_Task:_ In the data below, the answer is the run of lines from the line containing "nor2_2,2,12.51" through the line containing "fa+ha+maj | 7 |", both included; print it exactly and nothing else.
[Opening Material for this exercise section]
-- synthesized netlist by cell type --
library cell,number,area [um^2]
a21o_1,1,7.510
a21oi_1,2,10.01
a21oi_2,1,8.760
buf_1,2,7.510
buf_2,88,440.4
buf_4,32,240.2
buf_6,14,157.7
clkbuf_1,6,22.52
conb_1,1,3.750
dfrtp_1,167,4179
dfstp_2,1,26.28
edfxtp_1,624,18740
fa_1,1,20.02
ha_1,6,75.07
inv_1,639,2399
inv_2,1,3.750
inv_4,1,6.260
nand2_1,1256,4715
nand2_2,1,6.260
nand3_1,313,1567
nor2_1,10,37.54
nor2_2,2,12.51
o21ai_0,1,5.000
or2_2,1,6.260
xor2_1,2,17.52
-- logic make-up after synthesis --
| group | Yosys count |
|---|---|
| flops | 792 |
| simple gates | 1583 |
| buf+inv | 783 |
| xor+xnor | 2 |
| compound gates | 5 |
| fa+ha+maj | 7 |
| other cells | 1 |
### src/rtl/screen_reader_pkg.sv
// screen_reader_pkg: Hack screen geometry defaults and scan FSM state encoding shared by the screen reader files
package screen_reader_pkg;
  localparam int SCREEN_BASE = 16384;
  localparam int SCREEN_COLS = 512;
  localparam int SCREEN_ROWS = 256;
  localparam int SCREEN_ADDR_W = 15;
  localparam int WORDS_PER_ROW = SCREEN_COLS / 16;
  localparam int SCREEN_WORDS = SCREEN_ROWS * WORDS_PER_ROW;
  typedef enum logic [2:0] {IDLE, FETCH, WAIT, SHIFT, DONE} state_t;
endpackage

### src/rtl/screen_reader_shifter.sv
// screen_reader_shifter: 16-bit word load/shift register with bit counter; ports clk, reset, load+data (capture word), shift (advance one pixel), pix (current bit), last_bit (16th pixel of the word)
module screen_reader_shifter (
  input  logic        clk,
  input  logic        reset,
  input  logic        load,
  input  logic        shift,
  input  logic [15:0] data,
  output logic        pix,
  output logic        last_bit
);
  logic [15:0] sr;
  logic [3:0]  cnt;
  always_ff @(posedge clk or posedge reset)
    if (reset) begin
      sr  <= '0;
      cnt <= '0;
    end else if (load) begin
      sr  <= data;
      cnt <= '0;
    end else if (shift) begin
      sr  <= {1'b0, sr[15:1]};
      cnt <= cnt + 4'd1;
    end
  assign pix      = sr[0];
  assign last_bit = cnt == 4'd15;
endmodule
[Closing Material for this exercise section]
_Response:_
nor2_2,2,12.51
o21ai_0,1,5.000
or2_2,1,6.260
xor2_1,2,17.52
-- logic make-up after synthesis --
| group | Yosys count |
|---|---|
| flops | 792 |
| simple gates | 1583 |
| buf+inv | 783 |
| xor+xnor | 2 |
| compound gates | 5 |
| fa+ha+maj | 7 |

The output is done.